Exercise material below:
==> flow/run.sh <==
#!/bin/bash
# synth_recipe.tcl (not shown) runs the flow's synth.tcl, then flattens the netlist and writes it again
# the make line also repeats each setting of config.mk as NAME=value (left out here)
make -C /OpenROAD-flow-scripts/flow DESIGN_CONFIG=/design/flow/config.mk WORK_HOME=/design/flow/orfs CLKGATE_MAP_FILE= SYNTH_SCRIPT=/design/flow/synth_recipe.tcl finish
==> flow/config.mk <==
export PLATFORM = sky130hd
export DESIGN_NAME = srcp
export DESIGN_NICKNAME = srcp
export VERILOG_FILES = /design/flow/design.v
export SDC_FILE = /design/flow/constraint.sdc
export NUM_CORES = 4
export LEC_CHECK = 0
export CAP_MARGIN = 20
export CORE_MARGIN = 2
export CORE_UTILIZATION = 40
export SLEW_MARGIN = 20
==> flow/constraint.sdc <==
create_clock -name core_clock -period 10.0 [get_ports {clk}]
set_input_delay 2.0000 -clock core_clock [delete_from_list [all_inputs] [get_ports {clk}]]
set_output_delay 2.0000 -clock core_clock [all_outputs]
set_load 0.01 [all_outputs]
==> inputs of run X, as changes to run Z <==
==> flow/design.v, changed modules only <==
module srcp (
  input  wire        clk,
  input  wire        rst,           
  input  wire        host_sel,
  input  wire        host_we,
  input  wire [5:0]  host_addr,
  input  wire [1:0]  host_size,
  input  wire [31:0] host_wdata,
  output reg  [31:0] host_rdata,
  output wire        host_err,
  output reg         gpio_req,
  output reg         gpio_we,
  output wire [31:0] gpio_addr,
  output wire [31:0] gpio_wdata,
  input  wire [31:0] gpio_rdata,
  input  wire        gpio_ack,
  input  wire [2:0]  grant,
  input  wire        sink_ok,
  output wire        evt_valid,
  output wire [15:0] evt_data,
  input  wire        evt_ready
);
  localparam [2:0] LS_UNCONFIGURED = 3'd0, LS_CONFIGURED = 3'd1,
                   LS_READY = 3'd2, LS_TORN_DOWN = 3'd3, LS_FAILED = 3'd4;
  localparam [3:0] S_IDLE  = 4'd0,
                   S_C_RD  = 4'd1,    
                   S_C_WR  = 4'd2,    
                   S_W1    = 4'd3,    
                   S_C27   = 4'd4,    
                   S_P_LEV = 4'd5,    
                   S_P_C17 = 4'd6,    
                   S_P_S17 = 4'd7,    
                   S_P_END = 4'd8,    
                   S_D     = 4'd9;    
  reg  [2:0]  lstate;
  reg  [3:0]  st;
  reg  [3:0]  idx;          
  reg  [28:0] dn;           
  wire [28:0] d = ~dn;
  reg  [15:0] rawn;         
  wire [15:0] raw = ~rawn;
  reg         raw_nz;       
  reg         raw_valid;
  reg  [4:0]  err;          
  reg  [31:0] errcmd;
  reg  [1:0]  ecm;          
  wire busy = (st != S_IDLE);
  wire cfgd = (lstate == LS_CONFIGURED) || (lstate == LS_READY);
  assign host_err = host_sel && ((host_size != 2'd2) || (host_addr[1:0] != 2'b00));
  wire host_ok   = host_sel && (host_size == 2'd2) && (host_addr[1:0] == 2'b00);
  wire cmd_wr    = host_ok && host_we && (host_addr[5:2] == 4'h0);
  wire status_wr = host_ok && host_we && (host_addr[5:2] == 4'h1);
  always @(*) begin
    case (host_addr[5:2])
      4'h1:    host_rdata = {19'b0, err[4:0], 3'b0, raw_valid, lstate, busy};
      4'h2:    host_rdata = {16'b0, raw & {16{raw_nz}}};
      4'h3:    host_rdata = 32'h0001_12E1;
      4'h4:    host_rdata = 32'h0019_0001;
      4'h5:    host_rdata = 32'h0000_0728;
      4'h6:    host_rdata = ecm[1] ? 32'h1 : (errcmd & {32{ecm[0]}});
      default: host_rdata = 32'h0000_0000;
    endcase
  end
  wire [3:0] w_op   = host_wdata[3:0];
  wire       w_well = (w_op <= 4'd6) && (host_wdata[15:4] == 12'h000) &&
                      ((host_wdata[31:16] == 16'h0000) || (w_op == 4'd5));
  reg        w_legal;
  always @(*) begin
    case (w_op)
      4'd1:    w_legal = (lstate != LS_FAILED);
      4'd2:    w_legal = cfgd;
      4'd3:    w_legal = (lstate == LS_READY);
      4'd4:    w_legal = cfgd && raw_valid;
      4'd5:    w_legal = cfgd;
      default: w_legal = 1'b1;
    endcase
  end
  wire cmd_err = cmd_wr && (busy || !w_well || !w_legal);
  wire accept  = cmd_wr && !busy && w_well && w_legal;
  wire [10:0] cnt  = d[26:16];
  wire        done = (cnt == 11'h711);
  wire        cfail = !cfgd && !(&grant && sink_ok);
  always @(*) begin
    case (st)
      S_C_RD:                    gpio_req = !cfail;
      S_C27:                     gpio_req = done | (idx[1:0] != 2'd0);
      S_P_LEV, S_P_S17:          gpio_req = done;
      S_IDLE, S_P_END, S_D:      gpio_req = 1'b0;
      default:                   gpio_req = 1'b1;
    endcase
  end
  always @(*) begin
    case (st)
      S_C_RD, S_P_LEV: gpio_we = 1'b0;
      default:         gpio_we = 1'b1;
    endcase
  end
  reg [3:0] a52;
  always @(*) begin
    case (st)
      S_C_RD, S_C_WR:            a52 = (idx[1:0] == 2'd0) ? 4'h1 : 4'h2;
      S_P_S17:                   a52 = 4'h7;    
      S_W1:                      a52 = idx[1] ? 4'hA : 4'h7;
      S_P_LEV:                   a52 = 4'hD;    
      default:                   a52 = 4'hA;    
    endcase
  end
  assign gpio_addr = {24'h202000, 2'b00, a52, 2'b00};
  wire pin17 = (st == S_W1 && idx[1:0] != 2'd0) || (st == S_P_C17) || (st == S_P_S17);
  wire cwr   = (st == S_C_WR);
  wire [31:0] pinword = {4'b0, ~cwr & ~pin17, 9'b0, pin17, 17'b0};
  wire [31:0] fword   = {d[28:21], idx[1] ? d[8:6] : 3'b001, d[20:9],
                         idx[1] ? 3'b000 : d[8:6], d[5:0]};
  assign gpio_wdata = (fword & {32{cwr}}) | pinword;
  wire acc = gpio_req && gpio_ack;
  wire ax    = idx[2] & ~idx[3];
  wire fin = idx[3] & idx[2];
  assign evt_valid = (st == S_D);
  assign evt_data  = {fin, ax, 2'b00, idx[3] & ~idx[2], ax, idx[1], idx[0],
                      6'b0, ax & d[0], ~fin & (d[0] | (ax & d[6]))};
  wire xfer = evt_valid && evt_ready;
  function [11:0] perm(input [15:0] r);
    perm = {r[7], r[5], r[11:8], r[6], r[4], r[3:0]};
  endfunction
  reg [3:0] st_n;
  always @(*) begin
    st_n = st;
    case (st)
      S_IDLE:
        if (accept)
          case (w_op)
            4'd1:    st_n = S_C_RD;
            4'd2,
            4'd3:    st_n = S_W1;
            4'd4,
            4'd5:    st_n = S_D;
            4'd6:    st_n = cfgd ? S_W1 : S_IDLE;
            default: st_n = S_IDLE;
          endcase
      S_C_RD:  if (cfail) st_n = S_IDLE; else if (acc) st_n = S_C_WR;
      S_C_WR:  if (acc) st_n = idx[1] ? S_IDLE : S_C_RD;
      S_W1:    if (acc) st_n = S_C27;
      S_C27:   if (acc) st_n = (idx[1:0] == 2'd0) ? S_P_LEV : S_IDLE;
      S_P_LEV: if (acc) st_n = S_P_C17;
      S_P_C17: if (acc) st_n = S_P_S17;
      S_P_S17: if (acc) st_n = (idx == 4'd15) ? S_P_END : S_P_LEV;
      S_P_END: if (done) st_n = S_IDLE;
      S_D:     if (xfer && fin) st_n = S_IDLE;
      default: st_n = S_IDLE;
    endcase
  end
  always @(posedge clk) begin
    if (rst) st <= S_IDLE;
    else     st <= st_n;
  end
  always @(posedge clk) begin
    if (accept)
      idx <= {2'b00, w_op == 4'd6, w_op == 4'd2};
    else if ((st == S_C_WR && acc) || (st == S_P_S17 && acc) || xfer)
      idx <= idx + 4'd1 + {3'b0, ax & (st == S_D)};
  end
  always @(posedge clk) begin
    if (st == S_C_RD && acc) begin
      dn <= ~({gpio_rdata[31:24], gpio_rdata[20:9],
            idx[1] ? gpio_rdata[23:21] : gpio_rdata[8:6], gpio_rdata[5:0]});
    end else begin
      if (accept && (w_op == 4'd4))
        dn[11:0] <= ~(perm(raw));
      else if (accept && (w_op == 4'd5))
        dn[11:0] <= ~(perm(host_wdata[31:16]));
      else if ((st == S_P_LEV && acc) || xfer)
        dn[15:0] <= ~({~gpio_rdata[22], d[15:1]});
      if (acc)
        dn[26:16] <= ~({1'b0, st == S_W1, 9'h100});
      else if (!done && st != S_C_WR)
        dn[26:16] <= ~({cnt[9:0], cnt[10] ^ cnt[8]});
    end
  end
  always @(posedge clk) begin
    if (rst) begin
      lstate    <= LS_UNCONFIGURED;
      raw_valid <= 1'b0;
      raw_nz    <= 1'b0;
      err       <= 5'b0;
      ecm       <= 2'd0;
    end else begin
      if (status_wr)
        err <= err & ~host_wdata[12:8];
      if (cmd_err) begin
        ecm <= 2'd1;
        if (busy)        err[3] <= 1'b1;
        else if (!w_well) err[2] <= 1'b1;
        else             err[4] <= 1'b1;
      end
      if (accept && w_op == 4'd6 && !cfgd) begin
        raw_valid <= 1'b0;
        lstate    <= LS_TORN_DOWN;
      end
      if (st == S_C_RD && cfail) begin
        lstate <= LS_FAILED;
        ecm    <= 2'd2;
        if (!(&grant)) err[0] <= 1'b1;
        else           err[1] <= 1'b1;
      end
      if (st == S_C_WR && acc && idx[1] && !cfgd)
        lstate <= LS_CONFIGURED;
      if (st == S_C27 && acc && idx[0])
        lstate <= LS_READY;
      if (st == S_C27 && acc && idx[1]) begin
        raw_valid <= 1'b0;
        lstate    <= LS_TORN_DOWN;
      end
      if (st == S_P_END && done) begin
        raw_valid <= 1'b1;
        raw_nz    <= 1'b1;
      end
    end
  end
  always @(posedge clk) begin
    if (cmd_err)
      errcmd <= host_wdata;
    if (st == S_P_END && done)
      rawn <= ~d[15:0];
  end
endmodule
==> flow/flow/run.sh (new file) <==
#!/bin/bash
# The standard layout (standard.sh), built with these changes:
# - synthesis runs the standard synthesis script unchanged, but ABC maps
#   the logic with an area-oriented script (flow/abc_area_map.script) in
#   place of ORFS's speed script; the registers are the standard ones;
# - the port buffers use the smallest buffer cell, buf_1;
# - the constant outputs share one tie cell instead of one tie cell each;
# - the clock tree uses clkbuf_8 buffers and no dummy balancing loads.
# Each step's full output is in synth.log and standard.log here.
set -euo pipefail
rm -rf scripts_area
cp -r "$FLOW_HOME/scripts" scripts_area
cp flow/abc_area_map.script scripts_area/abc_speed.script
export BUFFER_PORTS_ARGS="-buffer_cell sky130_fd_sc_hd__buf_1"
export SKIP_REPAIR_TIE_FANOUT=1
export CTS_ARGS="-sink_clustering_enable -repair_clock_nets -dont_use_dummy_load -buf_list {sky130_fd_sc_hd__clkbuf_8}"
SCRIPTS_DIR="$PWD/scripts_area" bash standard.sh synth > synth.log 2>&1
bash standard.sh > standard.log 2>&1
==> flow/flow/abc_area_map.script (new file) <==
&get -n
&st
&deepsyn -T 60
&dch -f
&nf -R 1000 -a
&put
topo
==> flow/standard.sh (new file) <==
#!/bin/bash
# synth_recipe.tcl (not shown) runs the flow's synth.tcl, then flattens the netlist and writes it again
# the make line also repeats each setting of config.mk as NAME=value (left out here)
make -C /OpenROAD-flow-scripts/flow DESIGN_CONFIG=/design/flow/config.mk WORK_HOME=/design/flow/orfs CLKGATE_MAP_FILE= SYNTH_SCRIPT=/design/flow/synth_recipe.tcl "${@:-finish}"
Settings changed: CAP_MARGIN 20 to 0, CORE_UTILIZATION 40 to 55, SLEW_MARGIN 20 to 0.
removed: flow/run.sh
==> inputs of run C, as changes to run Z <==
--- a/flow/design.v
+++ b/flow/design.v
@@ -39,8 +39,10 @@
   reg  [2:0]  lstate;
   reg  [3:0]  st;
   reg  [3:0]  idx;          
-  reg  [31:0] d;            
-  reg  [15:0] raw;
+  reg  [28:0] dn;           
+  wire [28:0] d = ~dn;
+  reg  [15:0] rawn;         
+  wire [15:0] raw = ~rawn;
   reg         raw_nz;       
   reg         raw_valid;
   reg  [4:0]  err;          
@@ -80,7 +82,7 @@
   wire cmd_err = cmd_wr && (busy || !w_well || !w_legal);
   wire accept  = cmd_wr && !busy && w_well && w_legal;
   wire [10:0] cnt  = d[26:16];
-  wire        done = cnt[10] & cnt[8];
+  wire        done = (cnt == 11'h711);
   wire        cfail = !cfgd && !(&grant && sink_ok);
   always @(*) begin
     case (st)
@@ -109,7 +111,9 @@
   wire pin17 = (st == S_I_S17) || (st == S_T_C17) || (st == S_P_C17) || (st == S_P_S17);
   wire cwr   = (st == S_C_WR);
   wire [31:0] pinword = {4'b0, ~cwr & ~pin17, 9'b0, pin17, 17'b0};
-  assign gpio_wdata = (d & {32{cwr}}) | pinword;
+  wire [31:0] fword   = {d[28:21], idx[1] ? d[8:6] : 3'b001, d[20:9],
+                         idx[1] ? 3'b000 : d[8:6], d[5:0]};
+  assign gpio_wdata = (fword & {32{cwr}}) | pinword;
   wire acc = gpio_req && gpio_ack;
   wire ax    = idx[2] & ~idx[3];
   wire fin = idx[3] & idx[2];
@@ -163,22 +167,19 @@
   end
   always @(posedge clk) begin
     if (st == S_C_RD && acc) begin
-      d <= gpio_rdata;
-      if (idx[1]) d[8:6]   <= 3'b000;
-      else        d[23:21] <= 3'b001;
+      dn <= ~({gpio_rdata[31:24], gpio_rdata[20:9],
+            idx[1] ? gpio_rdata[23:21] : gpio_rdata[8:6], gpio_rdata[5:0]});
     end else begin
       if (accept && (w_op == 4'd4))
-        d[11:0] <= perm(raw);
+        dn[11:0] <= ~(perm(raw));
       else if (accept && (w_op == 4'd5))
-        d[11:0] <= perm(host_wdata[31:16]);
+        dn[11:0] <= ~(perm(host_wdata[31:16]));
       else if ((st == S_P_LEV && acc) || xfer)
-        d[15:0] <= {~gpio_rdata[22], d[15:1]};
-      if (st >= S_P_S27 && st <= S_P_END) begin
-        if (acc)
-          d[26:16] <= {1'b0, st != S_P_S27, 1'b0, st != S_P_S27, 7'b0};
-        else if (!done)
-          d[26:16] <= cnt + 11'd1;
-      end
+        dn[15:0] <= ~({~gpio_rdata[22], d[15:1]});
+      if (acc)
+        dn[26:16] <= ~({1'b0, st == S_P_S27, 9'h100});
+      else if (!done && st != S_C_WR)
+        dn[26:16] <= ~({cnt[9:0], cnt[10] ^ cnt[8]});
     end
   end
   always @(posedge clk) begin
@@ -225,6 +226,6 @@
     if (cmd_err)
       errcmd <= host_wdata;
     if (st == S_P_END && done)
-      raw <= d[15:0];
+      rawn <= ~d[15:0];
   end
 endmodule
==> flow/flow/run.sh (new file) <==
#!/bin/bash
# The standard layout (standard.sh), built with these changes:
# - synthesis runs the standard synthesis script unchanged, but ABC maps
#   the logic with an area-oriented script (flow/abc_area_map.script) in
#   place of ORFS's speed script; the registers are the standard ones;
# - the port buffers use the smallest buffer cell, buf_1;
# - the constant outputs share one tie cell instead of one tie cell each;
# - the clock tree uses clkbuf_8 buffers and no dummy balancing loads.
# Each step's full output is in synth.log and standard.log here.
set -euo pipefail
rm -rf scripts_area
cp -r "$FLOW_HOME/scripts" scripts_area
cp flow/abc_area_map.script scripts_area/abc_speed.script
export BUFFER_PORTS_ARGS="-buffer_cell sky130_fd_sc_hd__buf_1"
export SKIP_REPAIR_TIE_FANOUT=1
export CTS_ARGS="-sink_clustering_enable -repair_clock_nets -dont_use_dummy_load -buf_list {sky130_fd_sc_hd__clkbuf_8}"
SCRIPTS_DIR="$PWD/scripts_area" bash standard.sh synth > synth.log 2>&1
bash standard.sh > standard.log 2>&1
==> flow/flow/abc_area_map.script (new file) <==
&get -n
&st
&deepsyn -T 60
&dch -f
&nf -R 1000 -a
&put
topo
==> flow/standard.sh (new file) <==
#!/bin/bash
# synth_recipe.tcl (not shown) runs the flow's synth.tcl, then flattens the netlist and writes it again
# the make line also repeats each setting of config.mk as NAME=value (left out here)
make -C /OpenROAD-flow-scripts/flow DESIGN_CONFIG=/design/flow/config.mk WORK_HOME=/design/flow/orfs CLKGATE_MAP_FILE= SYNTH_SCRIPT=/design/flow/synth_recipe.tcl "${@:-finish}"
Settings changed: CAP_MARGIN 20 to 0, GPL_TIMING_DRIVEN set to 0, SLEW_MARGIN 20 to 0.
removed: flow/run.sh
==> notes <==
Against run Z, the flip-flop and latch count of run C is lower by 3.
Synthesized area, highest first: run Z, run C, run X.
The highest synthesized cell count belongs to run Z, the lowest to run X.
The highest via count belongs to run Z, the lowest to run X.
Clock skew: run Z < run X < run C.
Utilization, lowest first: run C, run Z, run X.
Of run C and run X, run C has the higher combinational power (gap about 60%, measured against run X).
End of Exercise material.
_Requirement_: Your answer should consist of each line above in which "first" appears.

_Output_:
Synthesized area, highest first: run Z, run C, run X.
Utilization, lowest first: run C, run Z, run X.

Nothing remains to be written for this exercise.